Copy out exactly the lines below that run from the one holding "worst max-delay path" to the one holding "30.03 | 7.742 |", keeping both of those lines and no others.

────────

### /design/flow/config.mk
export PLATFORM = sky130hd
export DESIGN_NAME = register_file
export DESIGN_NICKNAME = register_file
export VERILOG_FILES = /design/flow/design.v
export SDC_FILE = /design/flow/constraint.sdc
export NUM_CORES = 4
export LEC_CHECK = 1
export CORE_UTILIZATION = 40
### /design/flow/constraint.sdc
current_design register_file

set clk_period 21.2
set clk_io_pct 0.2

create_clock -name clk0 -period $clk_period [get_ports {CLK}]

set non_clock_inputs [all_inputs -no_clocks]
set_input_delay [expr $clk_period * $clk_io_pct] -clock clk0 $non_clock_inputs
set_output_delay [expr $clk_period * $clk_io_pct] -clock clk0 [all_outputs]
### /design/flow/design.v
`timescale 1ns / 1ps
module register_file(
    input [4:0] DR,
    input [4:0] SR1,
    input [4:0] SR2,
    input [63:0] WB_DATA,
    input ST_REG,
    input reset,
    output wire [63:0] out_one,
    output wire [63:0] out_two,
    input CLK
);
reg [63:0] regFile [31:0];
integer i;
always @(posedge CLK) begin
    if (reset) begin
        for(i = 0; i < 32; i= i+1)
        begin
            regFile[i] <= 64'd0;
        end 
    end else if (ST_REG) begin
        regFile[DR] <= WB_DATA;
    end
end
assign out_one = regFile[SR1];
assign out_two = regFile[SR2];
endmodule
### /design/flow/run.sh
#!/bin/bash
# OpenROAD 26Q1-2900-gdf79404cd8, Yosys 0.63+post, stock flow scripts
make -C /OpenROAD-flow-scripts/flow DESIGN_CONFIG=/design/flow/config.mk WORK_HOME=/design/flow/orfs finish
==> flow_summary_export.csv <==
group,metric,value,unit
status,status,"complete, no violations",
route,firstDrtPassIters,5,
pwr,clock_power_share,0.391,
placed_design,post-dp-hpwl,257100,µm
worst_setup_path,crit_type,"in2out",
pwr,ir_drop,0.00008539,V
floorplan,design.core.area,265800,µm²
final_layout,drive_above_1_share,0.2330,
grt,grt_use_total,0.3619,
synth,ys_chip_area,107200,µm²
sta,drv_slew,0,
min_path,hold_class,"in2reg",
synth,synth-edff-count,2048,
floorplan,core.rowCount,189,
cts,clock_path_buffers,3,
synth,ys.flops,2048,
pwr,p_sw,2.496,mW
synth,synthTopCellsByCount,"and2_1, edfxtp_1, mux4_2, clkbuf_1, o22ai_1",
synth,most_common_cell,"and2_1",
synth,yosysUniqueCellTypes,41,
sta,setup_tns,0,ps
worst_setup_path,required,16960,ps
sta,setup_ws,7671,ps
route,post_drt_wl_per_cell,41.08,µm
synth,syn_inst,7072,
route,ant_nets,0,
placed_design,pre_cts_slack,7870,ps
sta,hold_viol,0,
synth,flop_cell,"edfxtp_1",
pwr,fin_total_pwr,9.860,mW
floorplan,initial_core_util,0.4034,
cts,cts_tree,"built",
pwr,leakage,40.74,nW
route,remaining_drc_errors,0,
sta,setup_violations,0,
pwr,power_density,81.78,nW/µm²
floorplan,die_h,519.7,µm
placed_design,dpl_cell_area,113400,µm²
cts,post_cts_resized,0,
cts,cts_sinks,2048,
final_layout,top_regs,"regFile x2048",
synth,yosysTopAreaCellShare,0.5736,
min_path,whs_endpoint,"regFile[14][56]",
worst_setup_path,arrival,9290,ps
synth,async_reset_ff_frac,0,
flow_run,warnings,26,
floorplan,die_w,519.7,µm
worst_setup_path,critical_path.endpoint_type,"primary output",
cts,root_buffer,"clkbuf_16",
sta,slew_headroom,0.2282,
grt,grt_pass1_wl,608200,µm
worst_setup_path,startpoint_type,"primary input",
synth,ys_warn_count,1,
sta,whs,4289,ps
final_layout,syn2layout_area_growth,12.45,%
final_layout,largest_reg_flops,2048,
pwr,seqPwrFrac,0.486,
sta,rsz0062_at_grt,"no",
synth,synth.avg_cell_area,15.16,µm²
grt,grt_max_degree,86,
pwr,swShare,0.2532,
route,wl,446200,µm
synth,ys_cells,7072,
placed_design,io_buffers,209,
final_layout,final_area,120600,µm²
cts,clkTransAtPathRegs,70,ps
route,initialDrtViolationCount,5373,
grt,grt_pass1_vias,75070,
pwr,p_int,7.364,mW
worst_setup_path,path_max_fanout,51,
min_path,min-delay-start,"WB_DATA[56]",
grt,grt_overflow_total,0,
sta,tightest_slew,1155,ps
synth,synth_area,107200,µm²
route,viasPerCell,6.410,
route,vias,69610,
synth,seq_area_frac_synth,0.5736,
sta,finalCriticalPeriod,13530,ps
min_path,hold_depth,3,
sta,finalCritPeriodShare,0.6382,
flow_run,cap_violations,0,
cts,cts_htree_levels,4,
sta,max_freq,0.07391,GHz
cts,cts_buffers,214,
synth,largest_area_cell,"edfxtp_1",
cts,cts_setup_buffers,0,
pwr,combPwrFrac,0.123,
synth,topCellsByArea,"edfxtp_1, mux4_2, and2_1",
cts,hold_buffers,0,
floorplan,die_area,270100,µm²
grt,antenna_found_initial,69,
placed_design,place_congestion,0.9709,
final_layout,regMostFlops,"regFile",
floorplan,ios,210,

────────

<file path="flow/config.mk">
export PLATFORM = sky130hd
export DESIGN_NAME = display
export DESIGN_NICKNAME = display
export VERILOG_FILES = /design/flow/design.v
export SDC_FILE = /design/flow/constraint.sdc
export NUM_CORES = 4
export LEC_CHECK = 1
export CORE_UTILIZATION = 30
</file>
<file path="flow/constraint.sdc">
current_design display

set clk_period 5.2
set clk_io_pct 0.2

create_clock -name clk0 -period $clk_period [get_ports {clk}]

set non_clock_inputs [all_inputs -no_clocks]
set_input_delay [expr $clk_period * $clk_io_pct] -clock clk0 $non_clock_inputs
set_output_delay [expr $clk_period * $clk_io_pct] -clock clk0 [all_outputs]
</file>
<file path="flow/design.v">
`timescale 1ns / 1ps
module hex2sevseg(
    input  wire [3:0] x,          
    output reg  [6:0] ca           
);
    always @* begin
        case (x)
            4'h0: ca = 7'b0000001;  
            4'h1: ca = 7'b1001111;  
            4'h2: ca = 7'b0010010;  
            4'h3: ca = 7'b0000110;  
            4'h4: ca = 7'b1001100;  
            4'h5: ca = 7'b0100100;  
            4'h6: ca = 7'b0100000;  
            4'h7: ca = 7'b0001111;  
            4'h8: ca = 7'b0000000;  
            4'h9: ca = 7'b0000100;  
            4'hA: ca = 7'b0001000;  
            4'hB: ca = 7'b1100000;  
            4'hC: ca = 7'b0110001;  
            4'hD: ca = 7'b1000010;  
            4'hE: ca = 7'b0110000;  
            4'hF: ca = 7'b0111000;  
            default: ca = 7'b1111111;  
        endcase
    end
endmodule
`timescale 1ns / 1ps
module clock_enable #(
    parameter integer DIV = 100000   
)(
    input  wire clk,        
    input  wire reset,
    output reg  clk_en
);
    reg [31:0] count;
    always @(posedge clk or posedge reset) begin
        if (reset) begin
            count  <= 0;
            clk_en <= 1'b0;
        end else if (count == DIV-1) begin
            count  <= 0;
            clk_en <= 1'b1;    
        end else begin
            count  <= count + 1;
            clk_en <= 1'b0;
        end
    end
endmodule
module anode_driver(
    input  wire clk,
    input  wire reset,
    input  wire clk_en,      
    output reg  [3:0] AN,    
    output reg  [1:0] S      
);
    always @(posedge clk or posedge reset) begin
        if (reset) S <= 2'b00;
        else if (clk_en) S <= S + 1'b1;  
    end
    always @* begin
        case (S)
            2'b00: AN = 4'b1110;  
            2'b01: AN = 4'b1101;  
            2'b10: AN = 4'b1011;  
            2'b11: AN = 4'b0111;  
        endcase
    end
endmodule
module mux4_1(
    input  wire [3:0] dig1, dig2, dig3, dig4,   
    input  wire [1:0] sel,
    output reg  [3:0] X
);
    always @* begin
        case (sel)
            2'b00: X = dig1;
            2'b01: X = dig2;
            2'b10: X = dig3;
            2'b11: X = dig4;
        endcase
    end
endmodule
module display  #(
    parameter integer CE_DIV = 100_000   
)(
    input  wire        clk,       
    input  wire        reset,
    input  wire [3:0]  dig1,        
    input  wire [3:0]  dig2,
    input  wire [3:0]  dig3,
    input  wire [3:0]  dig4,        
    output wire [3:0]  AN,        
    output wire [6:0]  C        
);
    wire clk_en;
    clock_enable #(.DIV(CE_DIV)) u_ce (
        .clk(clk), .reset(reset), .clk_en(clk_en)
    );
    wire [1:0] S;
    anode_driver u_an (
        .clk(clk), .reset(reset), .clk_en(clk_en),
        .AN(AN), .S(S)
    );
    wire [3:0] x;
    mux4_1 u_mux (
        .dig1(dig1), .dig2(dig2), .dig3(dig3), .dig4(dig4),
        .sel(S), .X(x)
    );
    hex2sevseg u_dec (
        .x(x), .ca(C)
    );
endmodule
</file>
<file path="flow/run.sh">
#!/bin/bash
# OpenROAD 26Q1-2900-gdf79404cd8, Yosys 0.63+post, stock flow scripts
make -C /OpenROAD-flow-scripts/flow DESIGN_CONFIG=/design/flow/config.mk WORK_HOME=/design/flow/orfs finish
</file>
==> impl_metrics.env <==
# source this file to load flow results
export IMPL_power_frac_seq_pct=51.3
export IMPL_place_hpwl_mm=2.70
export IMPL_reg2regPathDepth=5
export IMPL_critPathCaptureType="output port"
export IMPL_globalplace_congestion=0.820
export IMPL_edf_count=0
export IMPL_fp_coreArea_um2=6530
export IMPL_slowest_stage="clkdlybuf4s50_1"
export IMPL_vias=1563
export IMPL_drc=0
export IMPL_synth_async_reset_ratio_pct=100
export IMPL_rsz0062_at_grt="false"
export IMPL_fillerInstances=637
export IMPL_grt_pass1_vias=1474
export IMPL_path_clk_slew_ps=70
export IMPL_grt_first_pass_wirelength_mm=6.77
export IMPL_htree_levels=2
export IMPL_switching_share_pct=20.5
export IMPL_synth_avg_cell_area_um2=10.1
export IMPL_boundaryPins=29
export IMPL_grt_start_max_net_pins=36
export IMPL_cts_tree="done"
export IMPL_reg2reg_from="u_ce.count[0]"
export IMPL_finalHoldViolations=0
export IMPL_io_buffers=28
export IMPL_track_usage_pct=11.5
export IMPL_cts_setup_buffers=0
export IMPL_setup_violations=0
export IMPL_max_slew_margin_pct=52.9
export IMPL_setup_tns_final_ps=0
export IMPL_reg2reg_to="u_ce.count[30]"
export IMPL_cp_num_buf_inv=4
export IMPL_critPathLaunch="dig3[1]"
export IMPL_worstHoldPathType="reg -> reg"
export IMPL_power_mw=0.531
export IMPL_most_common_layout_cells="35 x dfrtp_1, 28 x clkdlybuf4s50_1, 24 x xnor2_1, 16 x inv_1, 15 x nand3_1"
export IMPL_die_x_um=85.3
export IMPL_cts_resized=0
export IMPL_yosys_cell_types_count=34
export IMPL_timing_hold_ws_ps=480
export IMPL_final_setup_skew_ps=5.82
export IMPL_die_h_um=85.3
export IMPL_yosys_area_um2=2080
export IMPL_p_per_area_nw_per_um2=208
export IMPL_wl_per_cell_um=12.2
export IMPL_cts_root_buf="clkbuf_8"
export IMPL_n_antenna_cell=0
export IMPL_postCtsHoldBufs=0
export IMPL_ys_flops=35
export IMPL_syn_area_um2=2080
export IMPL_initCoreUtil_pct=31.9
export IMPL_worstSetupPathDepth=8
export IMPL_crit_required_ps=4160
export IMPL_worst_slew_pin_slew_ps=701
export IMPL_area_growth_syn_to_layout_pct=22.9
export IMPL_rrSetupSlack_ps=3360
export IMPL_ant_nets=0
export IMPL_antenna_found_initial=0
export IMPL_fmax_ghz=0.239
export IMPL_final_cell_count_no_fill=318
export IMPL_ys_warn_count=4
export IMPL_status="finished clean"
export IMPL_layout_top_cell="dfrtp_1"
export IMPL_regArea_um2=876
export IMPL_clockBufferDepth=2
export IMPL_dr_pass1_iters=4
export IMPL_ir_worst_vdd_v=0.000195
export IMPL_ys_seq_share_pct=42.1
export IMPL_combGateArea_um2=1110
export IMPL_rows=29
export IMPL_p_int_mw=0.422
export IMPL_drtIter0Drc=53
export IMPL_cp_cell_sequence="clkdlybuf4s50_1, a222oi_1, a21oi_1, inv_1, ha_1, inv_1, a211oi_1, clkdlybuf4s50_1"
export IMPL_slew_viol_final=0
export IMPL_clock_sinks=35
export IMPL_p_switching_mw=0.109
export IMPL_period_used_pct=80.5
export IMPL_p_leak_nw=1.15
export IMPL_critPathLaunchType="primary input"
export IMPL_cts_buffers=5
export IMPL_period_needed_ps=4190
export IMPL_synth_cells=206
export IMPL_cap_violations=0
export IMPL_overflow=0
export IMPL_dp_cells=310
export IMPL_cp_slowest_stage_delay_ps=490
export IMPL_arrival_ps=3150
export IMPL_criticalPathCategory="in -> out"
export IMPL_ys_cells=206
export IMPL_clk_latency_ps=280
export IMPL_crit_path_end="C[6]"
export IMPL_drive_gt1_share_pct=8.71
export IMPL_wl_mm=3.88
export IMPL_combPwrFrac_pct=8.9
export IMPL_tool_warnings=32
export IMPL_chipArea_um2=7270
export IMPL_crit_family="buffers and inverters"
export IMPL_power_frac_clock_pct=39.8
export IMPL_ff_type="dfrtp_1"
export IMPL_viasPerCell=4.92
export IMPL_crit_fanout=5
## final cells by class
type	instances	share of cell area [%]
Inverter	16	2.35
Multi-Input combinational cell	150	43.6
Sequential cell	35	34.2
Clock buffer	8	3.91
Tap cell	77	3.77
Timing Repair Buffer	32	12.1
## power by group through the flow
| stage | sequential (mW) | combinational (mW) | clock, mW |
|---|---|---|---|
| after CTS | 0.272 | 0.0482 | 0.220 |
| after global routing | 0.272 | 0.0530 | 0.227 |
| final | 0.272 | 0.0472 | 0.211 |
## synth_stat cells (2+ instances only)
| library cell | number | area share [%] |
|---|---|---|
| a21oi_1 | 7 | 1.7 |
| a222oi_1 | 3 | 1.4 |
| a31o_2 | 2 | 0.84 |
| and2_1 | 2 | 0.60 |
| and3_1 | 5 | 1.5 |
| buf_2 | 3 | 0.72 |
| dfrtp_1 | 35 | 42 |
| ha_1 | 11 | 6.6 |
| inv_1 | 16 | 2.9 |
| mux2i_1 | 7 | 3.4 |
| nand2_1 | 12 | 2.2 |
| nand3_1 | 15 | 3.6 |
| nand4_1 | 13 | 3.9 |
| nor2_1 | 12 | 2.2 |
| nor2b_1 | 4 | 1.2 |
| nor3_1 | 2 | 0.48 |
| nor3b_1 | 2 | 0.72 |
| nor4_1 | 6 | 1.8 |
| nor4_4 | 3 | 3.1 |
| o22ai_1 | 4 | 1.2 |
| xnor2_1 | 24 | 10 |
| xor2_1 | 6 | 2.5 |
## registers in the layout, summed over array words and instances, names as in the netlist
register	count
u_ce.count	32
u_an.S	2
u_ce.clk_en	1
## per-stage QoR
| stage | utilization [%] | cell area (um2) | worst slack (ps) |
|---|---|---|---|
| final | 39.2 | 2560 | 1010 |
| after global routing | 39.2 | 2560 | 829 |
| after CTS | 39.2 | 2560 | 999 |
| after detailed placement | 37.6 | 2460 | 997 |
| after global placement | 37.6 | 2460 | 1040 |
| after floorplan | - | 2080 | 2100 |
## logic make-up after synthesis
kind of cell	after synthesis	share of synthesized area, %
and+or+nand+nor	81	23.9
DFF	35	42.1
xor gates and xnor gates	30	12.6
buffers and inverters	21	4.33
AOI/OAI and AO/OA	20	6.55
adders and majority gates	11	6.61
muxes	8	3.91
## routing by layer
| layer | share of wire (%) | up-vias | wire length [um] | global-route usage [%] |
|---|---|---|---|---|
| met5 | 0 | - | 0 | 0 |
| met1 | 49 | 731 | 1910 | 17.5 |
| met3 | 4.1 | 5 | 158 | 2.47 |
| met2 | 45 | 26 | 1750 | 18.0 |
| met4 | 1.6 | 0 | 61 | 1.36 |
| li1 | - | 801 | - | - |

────────

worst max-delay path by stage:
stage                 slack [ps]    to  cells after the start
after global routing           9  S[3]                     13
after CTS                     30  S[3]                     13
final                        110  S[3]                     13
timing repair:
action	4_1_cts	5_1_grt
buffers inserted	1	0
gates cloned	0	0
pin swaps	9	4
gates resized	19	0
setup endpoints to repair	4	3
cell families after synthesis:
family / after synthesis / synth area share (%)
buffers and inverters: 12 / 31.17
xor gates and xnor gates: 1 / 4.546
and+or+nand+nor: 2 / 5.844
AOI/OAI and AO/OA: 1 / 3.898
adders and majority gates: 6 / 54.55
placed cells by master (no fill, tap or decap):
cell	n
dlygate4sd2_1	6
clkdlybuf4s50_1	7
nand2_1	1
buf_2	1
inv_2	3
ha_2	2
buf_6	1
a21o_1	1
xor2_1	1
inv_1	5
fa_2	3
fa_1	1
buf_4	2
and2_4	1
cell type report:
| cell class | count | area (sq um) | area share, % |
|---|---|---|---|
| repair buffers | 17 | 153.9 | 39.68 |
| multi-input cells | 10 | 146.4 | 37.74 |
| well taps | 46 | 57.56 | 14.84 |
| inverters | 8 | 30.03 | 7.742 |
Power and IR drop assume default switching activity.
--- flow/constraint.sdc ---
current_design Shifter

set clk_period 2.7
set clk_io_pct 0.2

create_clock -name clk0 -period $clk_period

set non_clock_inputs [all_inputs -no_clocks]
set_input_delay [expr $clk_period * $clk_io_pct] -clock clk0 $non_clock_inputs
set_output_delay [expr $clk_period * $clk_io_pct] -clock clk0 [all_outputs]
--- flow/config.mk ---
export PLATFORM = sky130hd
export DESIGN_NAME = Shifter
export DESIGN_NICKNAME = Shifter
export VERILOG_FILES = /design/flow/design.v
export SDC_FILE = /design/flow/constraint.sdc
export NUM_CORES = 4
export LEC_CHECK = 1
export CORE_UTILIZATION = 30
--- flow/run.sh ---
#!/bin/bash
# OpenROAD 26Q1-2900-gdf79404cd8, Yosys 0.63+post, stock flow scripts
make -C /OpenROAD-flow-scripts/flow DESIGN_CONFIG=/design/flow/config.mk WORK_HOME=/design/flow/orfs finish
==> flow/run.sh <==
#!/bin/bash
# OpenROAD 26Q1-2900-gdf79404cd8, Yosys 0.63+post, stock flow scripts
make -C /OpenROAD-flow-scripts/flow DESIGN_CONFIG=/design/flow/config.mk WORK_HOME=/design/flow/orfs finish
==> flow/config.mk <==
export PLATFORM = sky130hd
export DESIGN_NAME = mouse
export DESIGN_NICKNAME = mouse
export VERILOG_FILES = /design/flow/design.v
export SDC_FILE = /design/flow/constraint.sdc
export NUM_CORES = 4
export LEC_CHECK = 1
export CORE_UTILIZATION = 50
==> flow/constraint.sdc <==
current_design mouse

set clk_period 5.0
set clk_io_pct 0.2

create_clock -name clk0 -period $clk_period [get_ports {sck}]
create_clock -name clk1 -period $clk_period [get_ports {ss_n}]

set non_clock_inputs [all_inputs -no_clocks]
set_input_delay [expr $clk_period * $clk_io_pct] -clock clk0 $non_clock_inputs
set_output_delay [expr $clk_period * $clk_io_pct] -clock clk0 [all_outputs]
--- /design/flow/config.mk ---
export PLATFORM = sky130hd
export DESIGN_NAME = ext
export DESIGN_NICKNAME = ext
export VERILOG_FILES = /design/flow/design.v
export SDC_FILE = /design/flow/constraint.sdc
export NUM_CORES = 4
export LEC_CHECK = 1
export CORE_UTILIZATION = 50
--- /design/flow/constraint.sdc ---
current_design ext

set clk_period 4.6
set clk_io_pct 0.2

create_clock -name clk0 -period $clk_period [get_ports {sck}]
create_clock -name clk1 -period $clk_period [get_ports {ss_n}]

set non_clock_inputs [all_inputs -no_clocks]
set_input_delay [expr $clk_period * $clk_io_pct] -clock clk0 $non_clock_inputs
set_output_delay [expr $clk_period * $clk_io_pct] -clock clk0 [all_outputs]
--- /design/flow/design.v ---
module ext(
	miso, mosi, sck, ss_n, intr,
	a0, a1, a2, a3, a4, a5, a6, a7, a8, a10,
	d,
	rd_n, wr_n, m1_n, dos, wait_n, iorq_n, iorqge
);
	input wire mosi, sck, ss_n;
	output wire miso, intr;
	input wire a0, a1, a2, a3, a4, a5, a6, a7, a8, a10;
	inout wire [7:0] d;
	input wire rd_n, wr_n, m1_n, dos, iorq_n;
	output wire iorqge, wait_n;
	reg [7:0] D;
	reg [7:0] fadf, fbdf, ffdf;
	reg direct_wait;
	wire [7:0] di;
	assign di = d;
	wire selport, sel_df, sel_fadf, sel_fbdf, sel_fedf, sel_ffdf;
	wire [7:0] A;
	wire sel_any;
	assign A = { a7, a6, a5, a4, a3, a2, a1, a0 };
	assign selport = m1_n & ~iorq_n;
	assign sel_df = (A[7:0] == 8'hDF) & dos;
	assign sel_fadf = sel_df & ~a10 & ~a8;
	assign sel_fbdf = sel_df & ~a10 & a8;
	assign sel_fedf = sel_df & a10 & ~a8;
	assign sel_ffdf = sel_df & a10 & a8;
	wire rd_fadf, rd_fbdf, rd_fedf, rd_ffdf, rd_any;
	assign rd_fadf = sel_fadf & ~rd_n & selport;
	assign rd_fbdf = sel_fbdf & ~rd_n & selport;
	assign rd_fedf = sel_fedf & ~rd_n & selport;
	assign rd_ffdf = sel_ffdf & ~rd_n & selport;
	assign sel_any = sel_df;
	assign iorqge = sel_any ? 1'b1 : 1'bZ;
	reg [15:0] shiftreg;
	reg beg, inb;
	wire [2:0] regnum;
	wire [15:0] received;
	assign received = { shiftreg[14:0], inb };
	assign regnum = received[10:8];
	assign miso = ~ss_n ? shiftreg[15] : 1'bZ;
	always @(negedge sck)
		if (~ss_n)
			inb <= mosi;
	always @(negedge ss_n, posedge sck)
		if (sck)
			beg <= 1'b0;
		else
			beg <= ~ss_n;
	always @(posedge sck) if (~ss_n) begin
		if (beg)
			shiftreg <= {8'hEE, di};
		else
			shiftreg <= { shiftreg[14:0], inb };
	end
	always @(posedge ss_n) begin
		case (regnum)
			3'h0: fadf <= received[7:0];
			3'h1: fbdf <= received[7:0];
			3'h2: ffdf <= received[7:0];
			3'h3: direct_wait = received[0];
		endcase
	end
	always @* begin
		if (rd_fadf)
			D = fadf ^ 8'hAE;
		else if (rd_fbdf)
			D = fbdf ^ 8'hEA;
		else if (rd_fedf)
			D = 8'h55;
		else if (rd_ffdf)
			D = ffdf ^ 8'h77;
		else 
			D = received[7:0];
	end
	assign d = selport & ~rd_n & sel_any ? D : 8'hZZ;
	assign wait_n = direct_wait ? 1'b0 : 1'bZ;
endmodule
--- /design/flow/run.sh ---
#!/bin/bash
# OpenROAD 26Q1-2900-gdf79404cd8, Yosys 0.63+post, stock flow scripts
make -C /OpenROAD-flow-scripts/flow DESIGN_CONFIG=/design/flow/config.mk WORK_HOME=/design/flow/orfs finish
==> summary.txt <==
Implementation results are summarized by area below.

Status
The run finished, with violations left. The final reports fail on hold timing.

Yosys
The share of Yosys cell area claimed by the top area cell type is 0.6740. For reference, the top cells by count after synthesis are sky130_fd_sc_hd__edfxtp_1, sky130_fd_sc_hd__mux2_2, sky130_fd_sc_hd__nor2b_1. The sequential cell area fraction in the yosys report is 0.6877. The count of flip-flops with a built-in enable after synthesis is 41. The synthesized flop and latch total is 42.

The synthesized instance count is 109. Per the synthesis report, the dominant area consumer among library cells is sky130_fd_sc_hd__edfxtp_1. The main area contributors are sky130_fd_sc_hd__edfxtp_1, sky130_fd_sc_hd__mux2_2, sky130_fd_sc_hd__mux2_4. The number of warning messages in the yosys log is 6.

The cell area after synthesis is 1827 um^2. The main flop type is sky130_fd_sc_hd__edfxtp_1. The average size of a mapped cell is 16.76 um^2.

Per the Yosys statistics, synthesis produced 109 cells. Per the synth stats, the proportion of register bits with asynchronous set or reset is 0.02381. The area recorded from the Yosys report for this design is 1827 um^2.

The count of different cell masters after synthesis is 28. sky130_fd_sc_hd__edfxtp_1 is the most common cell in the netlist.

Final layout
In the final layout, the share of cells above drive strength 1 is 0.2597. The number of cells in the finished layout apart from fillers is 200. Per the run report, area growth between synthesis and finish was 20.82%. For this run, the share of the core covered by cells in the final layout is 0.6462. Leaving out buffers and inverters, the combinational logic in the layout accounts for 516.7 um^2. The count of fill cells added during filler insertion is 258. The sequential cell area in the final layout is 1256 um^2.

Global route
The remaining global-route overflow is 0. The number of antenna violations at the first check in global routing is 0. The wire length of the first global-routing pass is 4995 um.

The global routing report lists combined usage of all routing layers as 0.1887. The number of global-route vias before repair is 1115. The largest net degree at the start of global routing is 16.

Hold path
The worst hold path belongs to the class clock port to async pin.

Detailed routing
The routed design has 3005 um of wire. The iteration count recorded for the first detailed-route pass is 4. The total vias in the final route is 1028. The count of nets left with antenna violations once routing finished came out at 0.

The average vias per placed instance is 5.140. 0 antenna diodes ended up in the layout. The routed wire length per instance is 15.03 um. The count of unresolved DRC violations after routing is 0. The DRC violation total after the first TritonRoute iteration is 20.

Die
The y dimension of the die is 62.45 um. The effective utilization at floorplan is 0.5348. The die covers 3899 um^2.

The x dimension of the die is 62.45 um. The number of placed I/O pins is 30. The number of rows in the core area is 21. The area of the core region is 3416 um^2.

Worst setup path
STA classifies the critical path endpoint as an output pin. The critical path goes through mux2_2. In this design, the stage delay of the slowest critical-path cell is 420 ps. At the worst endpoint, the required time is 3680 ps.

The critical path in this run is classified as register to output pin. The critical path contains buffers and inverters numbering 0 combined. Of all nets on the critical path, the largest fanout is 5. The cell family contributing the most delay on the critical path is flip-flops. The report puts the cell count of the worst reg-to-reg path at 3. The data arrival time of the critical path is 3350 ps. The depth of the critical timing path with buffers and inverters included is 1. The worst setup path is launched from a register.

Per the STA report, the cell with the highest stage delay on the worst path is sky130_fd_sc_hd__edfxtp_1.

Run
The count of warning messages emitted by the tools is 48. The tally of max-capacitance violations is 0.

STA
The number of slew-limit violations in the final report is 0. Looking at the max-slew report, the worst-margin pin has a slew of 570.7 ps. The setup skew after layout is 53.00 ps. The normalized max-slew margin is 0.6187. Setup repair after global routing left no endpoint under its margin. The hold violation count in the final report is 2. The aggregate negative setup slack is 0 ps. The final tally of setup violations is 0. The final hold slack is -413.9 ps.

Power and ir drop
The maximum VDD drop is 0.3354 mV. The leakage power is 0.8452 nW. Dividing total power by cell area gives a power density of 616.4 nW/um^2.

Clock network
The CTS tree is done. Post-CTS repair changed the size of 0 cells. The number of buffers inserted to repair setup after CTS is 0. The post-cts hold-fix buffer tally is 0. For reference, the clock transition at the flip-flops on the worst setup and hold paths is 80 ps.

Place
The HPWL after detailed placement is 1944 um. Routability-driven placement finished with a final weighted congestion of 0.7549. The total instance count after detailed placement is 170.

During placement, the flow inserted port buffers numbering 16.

────────

*OUTPUT:*
worst max-delay path by stage:
stage                 slack [ps]    to  cells after the start
after global routing           9  S[3]                     13
after CTS                     30  S[3]                     13
final                        110  S[3]                     13
timing repair:
action	4_1_cts	5_1_grt
buffers inserted	1	0
gates cloned	0	0
pin swaps	9	4
gates resized	19	0
setup endpoints to repair	4	3
cell families after synthesis:
family / after synthesis / synth area share (%)
buffers and inverters: 12 / 31.17
xor gates and xnor gates: 1 / 4.546
and+or+nand+nor: 2 / 5.844
AOI/OAI and AO/OA: 1 / 3.898
adders and majority gates: 6 / 54.55
placed cells by master (no fill, tap or decap):
cell	n
dlygate4sd2_1	6
clkdlybuf4s50_1	7
nand2_1	1
buf_2	1
inv_2	3
ha_2	2
buf_6	1
a21o_1	1
xor2_1	1
inv_1	5
fa_2	3
fa_1	1
buf_4	2
and2_4	1
cell type report:
| cell class | count | area (sq um) | area share, % |
|---|---|---|---|
| repair buffers | 17 | 153.9 | 39.68 |
| multi-input cells | 10 | 146.4 | 37.74 |
| well taps | 46 | 57.56 | 14.84 |
| inverters | 8 | 30.03 | 7.742 |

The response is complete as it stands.